YOUR TASK →
In the records that follow, find each line with "begin" and pull it out.

EXCERPTED RECORDS →
##########

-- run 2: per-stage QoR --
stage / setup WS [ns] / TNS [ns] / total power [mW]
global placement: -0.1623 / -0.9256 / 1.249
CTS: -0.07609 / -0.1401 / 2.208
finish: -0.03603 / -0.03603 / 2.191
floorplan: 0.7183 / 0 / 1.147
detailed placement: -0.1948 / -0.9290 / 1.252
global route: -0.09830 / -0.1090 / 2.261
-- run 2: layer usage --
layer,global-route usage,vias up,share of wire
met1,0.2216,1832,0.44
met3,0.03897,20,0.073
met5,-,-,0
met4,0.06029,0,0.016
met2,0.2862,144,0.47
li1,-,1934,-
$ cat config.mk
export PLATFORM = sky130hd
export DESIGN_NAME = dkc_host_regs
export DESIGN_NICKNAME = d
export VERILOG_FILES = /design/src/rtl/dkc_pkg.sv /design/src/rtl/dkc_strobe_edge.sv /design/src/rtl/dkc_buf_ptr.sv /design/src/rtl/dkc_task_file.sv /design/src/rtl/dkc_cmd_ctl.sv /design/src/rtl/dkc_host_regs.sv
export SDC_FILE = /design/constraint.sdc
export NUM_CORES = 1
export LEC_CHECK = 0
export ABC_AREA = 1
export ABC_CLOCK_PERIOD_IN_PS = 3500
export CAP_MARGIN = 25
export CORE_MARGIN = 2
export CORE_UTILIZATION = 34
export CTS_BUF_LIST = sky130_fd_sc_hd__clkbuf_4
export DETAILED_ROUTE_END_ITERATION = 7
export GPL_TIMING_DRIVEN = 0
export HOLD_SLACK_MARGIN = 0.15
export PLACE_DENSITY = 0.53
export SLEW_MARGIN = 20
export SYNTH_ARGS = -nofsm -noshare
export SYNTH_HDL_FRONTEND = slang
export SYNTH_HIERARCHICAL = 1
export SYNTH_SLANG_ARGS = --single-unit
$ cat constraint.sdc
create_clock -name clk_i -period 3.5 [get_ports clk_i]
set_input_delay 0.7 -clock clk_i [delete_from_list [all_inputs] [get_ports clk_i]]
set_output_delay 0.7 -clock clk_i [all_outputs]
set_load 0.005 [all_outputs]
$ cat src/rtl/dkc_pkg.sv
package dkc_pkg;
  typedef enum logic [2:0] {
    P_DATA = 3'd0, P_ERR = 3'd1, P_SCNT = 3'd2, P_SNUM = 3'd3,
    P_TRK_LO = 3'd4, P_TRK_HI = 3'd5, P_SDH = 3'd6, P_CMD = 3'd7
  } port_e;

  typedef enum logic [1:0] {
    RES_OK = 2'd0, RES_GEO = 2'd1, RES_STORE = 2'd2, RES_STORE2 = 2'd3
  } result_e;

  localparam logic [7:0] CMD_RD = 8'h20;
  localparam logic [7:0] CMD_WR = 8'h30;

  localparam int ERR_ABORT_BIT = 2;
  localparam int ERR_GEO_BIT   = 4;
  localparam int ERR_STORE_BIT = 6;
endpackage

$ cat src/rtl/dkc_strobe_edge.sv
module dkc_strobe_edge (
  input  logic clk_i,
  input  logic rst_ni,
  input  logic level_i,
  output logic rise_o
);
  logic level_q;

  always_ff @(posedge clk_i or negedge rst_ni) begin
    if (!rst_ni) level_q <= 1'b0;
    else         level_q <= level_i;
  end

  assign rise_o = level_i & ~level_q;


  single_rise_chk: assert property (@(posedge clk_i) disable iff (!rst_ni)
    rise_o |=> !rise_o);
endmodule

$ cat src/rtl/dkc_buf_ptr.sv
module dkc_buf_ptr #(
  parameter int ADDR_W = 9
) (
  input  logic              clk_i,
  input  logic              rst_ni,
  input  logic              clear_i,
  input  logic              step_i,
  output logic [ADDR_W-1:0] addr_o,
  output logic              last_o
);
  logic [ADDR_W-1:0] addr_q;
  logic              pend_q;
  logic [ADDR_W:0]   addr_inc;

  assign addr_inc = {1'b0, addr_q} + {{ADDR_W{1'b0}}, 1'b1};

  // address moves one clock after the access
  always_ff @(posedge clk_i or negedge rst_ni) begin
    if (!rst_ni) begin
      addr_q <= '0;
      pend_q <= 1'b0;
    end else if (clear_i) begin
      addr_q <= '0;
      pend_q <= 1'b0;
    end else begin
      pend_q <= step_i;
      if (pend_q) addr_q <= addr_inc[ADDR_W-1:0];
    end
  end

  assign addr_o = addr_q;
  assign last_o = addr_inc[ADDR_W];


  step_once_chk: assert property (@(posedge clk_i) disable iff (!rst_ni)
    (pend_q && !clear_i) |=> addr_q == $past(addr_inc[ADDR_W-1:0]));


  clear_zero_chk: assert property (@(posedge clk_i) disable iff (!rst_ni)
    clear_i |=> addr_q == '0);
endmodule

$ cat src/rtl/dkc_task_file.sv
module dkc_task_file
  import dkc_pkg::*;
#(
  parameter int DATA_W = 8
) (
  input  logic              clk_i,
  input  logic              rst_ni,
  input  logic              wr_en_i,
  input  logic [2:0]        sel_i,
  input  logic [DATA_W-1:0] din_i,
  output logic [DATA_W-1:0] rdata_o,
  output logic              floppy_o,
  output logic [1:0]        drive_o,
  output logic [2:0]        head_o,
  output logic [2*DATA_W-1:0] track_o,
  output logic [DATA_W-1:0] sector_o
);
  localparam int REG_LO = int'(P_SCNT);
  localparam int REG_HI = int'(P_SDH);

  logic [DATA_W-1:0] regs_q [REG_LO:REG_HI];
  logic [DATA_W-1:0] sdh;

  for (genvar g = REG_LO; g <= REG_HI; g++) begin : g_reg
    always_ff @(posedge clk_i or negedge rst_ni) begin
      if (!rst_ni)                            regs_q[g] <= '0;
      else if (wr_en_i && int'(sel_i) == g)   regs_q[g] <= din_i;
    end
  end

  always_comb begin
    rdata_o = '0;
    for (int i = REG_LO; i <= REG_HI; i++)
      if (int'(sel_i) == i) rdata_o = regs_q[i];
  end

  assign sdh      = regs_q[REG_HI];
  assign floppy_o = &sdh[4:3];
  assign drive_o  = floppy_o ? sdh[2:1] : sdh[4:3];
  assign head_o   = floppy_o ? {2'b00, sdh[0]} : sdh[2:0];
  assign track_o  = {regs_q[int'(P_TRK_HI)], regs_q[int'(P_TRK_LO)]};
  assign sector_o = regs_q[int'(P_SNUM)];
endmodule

##########

SOLUTION →
  always_ff @(posedge clk_i or negedge rst_ni) begin
  always_ff @(posedge clk_i or negedge rst_ni) begin
    if (!rst_ni) begin
    end else if (clear_i) begin
    end else begin
  for (genvar g = REG_LO; g <= REG_HI; g++) begin : g_reg
    always_ff @(posedge clk_i or negedge rst_ni) begin
  always_comb begin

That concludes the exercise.